BeiGene CEO John Oyler

Chinese biotech BeiGene is hoping to trade on the Nasdaq, filing for an IPO worth more than $150 million to support its pipeline of targeted cancer drugs.

The company, headquartered in Beijing, is planning to sell 5.5 million American depository shares at between $22 and $24 each, recruiting Goldman Sachs, Morgan Stanley, Cowen and Baird to help it make the jump to Wall Street.

The plan is to spend $35 million of its proceeds on BGB-3111, a Phase II treatment for blood cancer that, like Johnson & Johnson's ($JNJ) blockbuster Imbruvica, blocks the enzyme BTK to kill malignancies. BeiGene has earmarked another $12 million for the Merck KGaA-partnered BGB-283, a treatment for solid tumors now in clinical development, plus $23 million for the checkpoint inhibitor BGB-A317 and $9 million for the PARP-targeting BGB-290.

BeiGene raised $97 million in May to get its cancer therapies into clinical trials, and the company has since risen to become one of the most visible drug developers in China's growing biotech scene.
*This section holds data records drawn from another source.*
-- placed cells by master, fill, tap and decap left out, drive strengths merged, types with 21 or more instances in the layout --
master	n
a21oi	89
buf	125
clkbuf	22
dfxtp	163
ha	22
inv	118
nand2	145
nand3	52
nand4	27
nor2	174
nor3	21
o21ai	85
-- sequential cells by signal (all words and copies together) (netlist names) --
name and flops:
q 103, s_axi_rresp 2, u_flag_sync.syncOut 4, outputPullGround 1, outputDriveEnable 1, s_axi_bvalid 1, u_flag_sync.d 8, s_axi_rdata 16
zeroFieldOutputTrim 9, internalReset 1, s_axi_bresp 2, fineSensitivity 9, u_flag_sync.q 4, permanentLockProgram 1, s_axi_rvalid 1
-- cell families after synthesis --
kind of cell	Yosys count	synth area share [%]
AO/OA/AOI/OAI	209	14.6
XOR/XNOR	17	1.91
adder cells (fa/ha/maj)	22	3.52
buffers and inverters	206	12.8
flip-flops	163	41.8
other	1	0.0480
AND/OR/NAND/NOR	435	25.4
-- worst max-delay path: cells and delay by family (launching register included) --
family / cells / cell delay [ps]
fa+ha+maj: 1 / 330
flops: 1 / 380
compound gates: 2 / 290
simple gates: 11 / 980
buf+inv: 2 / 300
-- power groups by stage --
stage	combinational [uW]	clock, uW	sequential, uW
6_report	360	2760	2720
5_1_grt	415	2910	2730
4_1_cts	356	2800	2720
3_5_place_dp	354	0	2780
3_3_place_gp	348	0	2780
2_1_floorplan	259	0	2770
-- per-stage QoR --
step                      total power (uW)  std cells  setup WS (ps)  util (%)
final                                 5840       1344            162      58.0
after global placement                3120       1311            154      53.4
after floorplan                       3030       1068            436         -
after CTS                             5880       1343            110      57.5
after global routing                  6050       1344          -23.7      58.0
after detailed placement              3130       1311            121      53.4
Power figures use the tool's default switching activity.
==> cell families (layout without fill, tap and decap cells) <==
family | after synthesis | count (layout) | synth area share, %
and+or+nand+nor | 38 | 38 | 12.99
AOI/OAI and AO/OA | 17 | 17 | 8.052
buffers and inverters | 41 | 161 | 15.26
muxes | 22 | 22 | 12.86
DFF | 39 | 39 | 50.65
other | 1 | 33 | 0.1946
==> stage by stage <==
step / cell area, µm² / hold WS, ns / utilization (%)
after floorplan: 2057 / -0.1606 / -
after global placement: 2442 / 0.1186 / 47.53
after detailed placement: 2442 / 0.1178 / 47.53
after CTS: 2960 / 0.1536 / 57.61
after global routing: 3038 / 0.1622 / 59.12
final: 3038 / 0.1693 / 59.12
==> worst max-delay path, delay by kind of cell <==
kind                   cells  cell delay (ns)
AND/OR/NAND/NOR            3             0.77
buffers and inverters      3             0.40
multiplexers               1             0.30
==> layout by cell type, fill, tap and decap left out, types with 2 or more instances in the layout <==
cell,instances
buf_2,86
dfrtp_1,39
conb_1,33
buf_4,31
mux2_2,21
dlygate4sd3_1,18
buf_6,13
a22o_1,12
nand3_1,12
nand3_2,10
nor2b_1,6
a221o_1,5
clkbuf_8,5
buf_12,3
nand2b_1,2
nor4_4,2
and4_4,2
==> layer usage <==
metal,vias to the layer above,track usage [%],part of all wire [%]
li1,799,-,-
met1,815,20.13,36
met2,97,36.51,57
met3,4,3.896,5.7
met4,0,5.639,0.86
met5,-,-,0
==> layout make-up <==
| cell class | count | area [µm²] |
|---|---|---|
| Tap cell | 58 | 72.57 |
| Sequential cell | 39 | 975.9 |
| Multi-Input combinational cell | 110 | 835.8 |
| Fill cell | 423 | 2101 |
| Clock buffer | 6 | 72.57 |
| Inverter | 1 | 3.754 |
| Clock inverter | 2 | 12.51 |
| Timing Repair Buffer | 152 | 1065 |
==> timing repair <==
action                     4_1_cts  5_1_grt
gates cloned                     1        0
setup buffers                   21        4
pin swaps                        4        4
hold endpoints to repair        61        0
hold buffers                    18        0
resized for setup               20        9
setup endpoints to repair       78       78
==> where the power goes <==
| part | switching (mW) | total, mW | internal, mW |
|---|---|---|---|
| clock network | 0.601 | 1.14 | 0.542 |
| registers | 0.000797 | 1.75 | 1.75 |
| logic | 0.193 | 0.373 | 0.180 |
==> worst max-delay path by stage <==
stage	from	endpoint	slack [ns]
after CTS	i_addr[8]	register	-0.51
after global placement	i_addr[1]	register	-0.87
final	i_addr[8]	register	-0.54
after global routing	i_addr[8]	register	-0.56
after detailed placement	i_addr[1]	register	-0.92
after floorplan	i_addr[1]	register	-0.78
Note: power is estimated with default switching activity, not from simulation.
`config.mk`:
```
export PLATFORM = sky130hd
export DESIGN_NAME = gpc_gpio
export DESIGN_NICKNAME = d
export VERILOG_FILES = /design/src/gpc_pkg.sv /design/src/gpc_gpio.sv
export VERILOG_INCLUDE_DIRS = /design/src
export SDC_FILE = /design/constraint.sdc
export NUM_CORES = 1
export LEC_CHECK = 0
export ABC_AREA = 1
export BUFFER_PORTS_ARGS = -buffer_cell sky130_fd_sc_hd__buf_4
export CORE_ASPECT_RATIO = 1.75
export CORE_MARGIN = 1.5
export CORE_UTILIZATION = 58
export CTS_CLUSTER_DIAMETER = 40
export DETAILED_ROUTE_END_ITERATION = 8
export GPL_ROUTABILITY_DRIVEN = 0
export PLACE_DENSITY = 0.85
export SYNTH_ARGS = -nofsm -noshare
export SYNTH_HDL_FRONTEND = slang
export SYNTH_SLANG_ARGS = --single-unit
```
`constraint.sdc`:
```
create_clock -name clock -period 2.75 [get_ports clock]
set_clock_uncertainty 0.05 [all_clocks]
set_input_delay 0.275 -clock clock [delete_from_list [all_inputs] [get_ports clock]]
set_output_delay 0.275 -clock clock [all_outputs]
set_load 0.005 [all_outputs]
```
`src/gpc_consts.svh`:
```
// Purpose: Register offsets, field positions and reset values of the GPIO ports.
// Assumes: Byte-wide internal data bus with an 8-bit register address.
// Notes:   Definitions only.
`ifndef GPC_CONSTS_SVH
`define GPC_CONSTS_SVH

// ----------------------------------------------------------------------------
// Register addresses
// ----------------------------------------------------------------------------
`define GPC_ADDR_P1_DATA      8'h20
`define GPC_ADDR_P1_DIR       8'h21
`define GPC_ADDR_P1_PULLUP    8'h22
`define GPC_ADDR_P1_DIGSEL    8'h23
`define GPC_ADDR_P2_DATA      8'h24
`define GPC_ADDR_P2_DIR       8'h25
`define GPC_ADDR_P2_PULLUP    8'h26
`define GPC_ADDR_P2_MODE      8'h27
`define GPC_ADDR_P3_DATA      8'h28

// ----------------------------------------------------------------------------
// Mode register fields
// ----------------------------------------------------------------------------
`define GPC_MODE_BUZZER_BIT   7
`define GPC_MODE_PDM_BIT      4
`define GPC_MODE_IRQ1_HI      3
`define GPC_MODE_IRQ1_LO      2
`define GPC_MODE_IRQ0_HI      1
`define GPC_MODE_IRQ0_LO      0
`define GPC_MODE_IMPL_MASK    8'h9F
`define GPC_BUZZER_PIN        7
`define GPC_PDM_PIN           2
`define GPC_P3_WIDTH          4

// ----------------------------------------------------------------------------
// Reset values
// ----------------------------------------------------------------------------
`define GPC_RESET_CTRL        8'h00

`endif

```
`src/gpc_pkg.sv`:
```
// Purpose: Types shared by the GPIO port block.
// Assumes: Nothing beyond the constants header.
// Notes:   Trigger codes 10 and 11 both mean any change.
package gpc_pkg;

  typedef enum logic [1:0] {
    GPC_TRIG_FALL  = 2'h0,
    GPC_TRIG_RISE  = 2'h1,
    GPC_TRIG_ANY_A = 2'h3,
    GPC_TRIG_ANY_B = 2'h2
  } gpc_trig_type;

endpackage

```
`src/gpc_gpio.sv`:
```
// Purpose: Three GPIO ports with direction, pull-up, analog select and pin sharing.
// Assumes: One clock; pins are asynchronous and pass two flip-flops before use.
// Notes:   Data latches carry no reset, so they power up unknown.
`timescale 1ns/1ps
`include "gpc_consts.svh"

module gpc_gpio
  import gpc_pkg::*;
(
  // Clock and reset
  input  wire logic        clock,
  input  wire logic        rst_n,
  // Internal register bus
  input  wire logic [7:0]  bus_addr,
  input  wire logic        bus_write,
  input  wire logic        bus_read,
  input  wire logic [7:0]  bus_wdata,
  output logic      [7:0]  bus_rdata,
  // Port 1 pins
  input  wire logic [7:0]  p1_in,
  output logic      [7:0]  p1_out,
  output logic      [7:0]  p1_oe_n,
  output logic      [7:0]  p1_pullup_en,
  output logic      [7:0]  p1_analog_en,
  // Port 2 pins
  input  wire logic [7:0]  p2_in,
  output logic      [7:0]  p2_out,
  output logic      [7:0]  p2_oe_n,
  output logic      [7:0]  p2_pullup_en,
  // Port 3 pins, direction comes from the p3_dir input, not a control register
  input  wire logic [3:0]  p3_in,
  input  wire logic [3:0]  p3_dir,
  output logic      [3:0]  p3_out,
  output logic      [3:0]  p3_oe_n,
  // Shared functions
  input  wire logic        buzzer_in,
  input  wire logic        pdm_in,
  output logic             pdm_enable,
  output logic      [1:0]  ext_irq_event
);

  // --------------------------------------------------------------------------
  // Registers
  // --------------------------------------------------------------------------
  logic [7:0] p1_dir_reg;
  logic [7:0] p1_pullup_reg;
  logic [7:0] p1_digsel_reg;
  logic [7:0] p2_dir_reg;
  logic [7:0] p2_pullup_reg;
  logic [7:0] p2_mode_reg;
  logic [7:0] p1_data_reg;
  logic [7:0] p2_data_reg;
  logic [3:0] p3_data_reg;
  logic [7:0] p1_meta_reg;
  logic [7:0] p1_sync_reg;
  logic [7:0] p2_meta_reg;
  logic [7:0] p2_sync_reg;
  logic [3:0] p3_meta_reg;
  logic [3:0] p3_sync_reg;
  logic [1:0] irq_prev_reg;
  logic [1:0] irq_next;
  logic [7:0] rdata_next;
  logic [7:0] mode_wr;

  function automatic logic hit(input logic [7:0] a);
    hit = bus_write && (bus_addr == a);
  endfunction

  function automatic logic trig_hit(input gpc_trig_type mode, input logic prev,
                                    input logic cur);
    unique case (mode)
      GPC_TRIG_FALL:  trig_hit = prev & ~cur;
      GPC_TRIG_RISE:  trig_hit = ~prev & cur;
      GPC_TRIG_ANY_A: trig_hit = prev ^ cur;
      GPC_TRIG_ANY_B: trig_hit = prev ^ cur;
    endcase
  endfunction

  assign mode_wr = bus_wdata & `GPC_MODE_IMPL_MASK;

  // --------------------------------------------------------------------------
  // Control registers
  // --------------------------------------------------------------------------
  always_ff @(posedge clock or negedge rst_n) begin
    if (!rst_n) begin
      p1_dir_reg    <= `GPC_RESET_CTRL;
      p2_dir_reg    <= `GPC_RESET_CTRL;
      p1_pullup_reg <= `GPC_RESET_CTRL;
      p2_pullup_reg <= `GPC_RESET_CTRL;
      p1_digsel_reg <= `GPC_RESET_CTRL;
      p2_mode_reg   <= `GPC_RESET_CTRL;
    end else begin
      if (hit(`GPC_ADDR_P1_DIR)) p1_dir_reg <= bus_wdata;
      if (hit(`GPC_ADDR_P2_DIR)) p2_dir_reg <= bus_wdata;
      if (hit(`GPC_ADDR_P1_PULLUP)) p1_pullup_reg <= bus_wdata;
      if (hit(`GPC_ADDR_P2_PULLUP)) p2_pullup_reg <= bus_wdata;
      if (hit(`GPC_ADDR_P1_DIGSEL)) p1_digsel_reg <= bus_wdata;
      if (hit(`GPC_ADDR_P2_MODE)) p2_mode_reg <= mode_wr;
    end
  end

  // --------------------------------------------------------------------------
  // Output data latches
  // --------------------------------------------------------------------------
  // No reset: port 1 and 2 pins are inputs until software writes direction, or the port 2 mode bits for pins 7 and 2.
  always_ff @(posedge clock) begin
    if (hit(`GPC_ADDR_P1_DATA)) p1_data_reg <= bus_wdata;
    if (hit(`GPC_ADDR_P2_DATA)) p2_data_reg <= bus_wdata;
    if (hit(`GPC_ADDR_P3_DATA)) p3_data_reg <= bus_wdata[3:0];
  end

  // --------------------------------------------------------------------------
  // Pin synchronisers
  // --------------------------------------------------------------------------
  always_ff @(posedge clock or negedge rst_n) begin
    if (!rst_n) begin
      p1_meta_reg <= 8'h00;
      p1_sync_reg <= 8'h00;
      p2_meta_reg <= 8'h00;
      p2_sync_reg <= 8'h00;
      p3_meta_reg <= 4'h0;
      p3_sync_reg <= 4'h0;
    end else begin
      p1_meta_reg <= p1_in;
      p1_sync_reg <= p1_meta_reg;
      p2_meta_reg <= p2_in;
      p2_sync_reg <= p2_meta_reg;
      p3_meta_reg <= p3_in;
      p3_sync_reg <= p3_meta_reg;
    end
  end

  // --------------------------------------------------------------------------
  // Pin drivers
  // --------------------------------------------------------------------------
  always_comb begin
    p1_out       = p1_data_reg;
    p1_oe_n      = ~p1_dir_reg;
    p1_pullup_en = p1_pullup_reg;
    p1_analog_en = ~p1_digsel_reg;
    p2_out       = p2_data_reg;
    p2_oe_n      = ~p2_dir_reg;
    p2_pullup_en = p2_pullup_reg;
    p3_out       = p3_data_reg;
    p3_oe_n      = ~p3_dir;
    pdm_enable   = p2_mode_reg[`GPC_MODE_PDM_BIT];
    if (p2_mode_reg[`GPC_MODE_BUZZER_BIT]) begin
      p2_out[`GPC_BUZZER_PIN]  = buzzer_in;
      p2_oe_n[`GPC_BUZZER_PIN] = 1'b0;
    end
    if (p2_mode_reg[`GPC_MODE_PDM_BIT]) begin
      p2_out[`GPC_PDM_PIN]  = pdm_in;
      p2_oe_n[`GPC_PDM_PIN] = 1'b0;
    end
  end

  // --------------------------------------------------------------------------
  // External interrupt edge detection
  // --------------------------------------------------------------------------
  // The previous level is taken from the second sync stage, never the first.
  genvar gi;
  generate
    for (gi = 0; gi < 2; gi++) begin : g_irq
      always_comb begin
        irq_next[gi] = trig_hit(gpc_trig_type'(p2_mode_reg[2*gi+1 -: 2]),
                                irq_prev_reg[gi], p2_sync_reg[gi]);
      end
    end
  endgenerate

  always_ff @(posedge clock or negedge rst_n) begin
    if (!rst_n) begin
      irq_prev_reg  <= 2'h0;
      ext_irq_event <= 2'h0;
    end else begin
      irq_prev_reg  <= p2_sync_reg[1:0];
      ext_irq_event <= irq_next;
    end
  end

  // --------------------------------------------------------------------------
  // Read path
  // --------------------------------------------------------------------------
  always_comb begin
    rdata_next = 8'h00;
    unique case (bus_addr)
      `GPC_ADDR_P1_DATA:
        rdata_next = (p1_dir_reg & p1_data_reg)
                   | (~p1_dir_reg & p1_digsel_reg & p1_sync_reg);
      `GPC_ADDR_P1_DIR:    rdata_next = p1_dir_reg;
      `GPC_ADDR_P1_PULLUP: rdata_next = p1_pullup_reg;
      `GPC_ADDR_P1_DIGSEL: rdata_next = p1_digsel_reg;
      `GPC_ADDR_P2_DATA:
        rdata_next = (p2_dir_reg & p2_data_reg) | (~p2_dir_reg & p2_sync_reg);
      `GPC_ADDR_P2_DIR:    rdata_next = p2_dir_reg;
      `GPC_ADDR_P2_PULLUP: rdata_next = p2_pullup_reg;
      `GPC_ADDR_P2_MODE:   rdata_next = p2_mode_reg;
      `GPC_ADDR_P3_DATA:
        rdata_next = {4'h0, (p3_dir & p3_data_reg) | (~p3_dir & p3_sync_reg)};
      default:             rdata_next = 8'h00;
    endcase
  end

  always_ff @(posedge clock or negedge rst_n) begin
    if (!rst_n) begin
      bus_rdata <= 8'h00;
    end else if (bus_read) begin
      bus_rdata <= rdata_next;
    end
  end
endmodule // gpc_gpio

```
==> flow_summary.json, run 1 <==
{
  "synth_top_cell_by_area": "dfrtp_1",
  "cts.clk_slew.worst_paths_ps": 50,
  "grt_pass1_wl_um": 22400,
  "post-route-min-period_ps": 1600,
  "peakVddDrop_uv": 561,
  "first_pass_iters": 6,
  "drive_gt1_share_pct": 29.8,
  "die_x_um": 74.6,
  "slew_violations": 0,
  "syn-cell-area_mm2": 0.00520,
  "slew_headroom_pct": 32.6,
  "cts_resized": 0,
  "crit_path_start_kind": "flop",
  "setup_slack_ps": 1150,
  "diodes": 0,
  "grt_max_degree": 83,
  "whs_ps": -15.3,
  "ys_top_cells_by_area": "dfrtp_1 47%, edfxtp_1 12%, nand2_1 11%, nand3_1 5.5%, o21ai_2 5.1%",
  "grt_busiest_layer": "met2",
  "gr-usage-met2_pct": 53.3,
  "cts.sinks": 118,
  "worstSkewPairLatency_ps": 420,
  "ys_ff_latch": 118,
  "nNetsFinal": 726,
  "multi_input_area_mm2": 0.00175,
  "finalSetupViolCount": 0,
  "drt_iter0_drc": 364,
  "seq_area_frac_synth_pct": 58.7,
  "grt_setup_unrepaired": "no",
  "globalRouteOverflowTotal": 0,
  "worstPathRequired_ps": 2420,
  "cp.arrival_ps": 1280,
  "syn_to_final_growth_pct": 34.1,
  "hold_viol": 6,
  "syn-num-nets": 576,
  "tightestPinTransition_ps": 1010,
  "cts_setup_buffers": 0,
  "dp_hpwl_um": 9500,
  "via_count": 4408,
  "initial_core_util_pct": 60.0,
  "viasPerCell": 5.47,
  "track_usage_pct": 32.3,
  "syn-mean-instance-area_um2": 9.89,
  "use_met3_pct": 7.55,
  "status": "complete, but fails checks",
  "cap_viol_max_count": 0,
  "final_antenna_net_count": 0,
  "max_freq_mhz": 624,
  "grt_pass1_vias": 4586,
  "cts_buffers": 17,
  "cts_buffer_depth": 2,
  "use_met1_pct": 35.6,
  "ctsHoldBuffers": 24,
  "register_area_mm2": 0.00305,
  "core_mm2": 0.00867,
  "violations": "negative hold slack",
  "synthCells": 526,
  "io_buffers": 120,
  "die_area_mm2": 0.00957,
  "drc": 0,
  "cts_tree": "yes",
  "p_per_area_mw_per_mm2": 662,
  "antenna_found_initial": 0,
  "crit_type": "reg -> out",
  "synth_cell_types": 29,
  "route.detailed.wl_per_inst_um": 17.5,
  "finalCritPeriodShare_pct": 58.3,
  "fp-row-count": 45,
  "dieHeight_um": 128,
  "cts_root_buf": "clkbuf_16",
  "synth_top_area_share_pct": 47.1,
  "nFillCells": 533,
  "htree_num_levels": 4,
  "min_path_type": "in -> async",
  "pin_count": 121,
  "place_ws_ps": 864,
  "endpoint_kind": "output port",
  "critPathMaxFanout": 5,
  "totalWireLength_um": 14100,
  "finalSetupTns_ps": 0,
  "yosys_warnings": 0,
  "leakage_nw": 3.40
}
[area by class of cell]
| class | instances | share of cell area, % |
|---|---|---|
| Clock buffer | 24 | 6.62 |
| Tap cell | 117 | 2.10 |
| Sequential cell | 118 | 43.8 |
| Timing Repair Buffer | 150 | 17.0 |
| Inverter | 56 | 3.01 |
| Clock inverter | 8 | 2.46 |
| Multi-Input combinational cell | 333 | 25.1 |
Under CEO John Oyler, BeiGene has grown to employ more than 215 people, with about 150 focused on R&D. Since its foundation in 2010, the company has raised $170 million in equity from investors Hillhouse Capital, Fidelity, T. Rowe Price, Rock Springs Capital, Boxer Capital and what the company calls "an undisclosed blue chip U.S. public investment fund specializing in life sciences."

BeiGene is wading into the U.S. IPO market amid choppy times for biotech companies, which have seen a wide-open window nearly snap shut amid investor skepticism surrounding drug developers. A host of companies have queued up to go public in the first quarter, providing 2016's first big test of market sentiment for drug developers.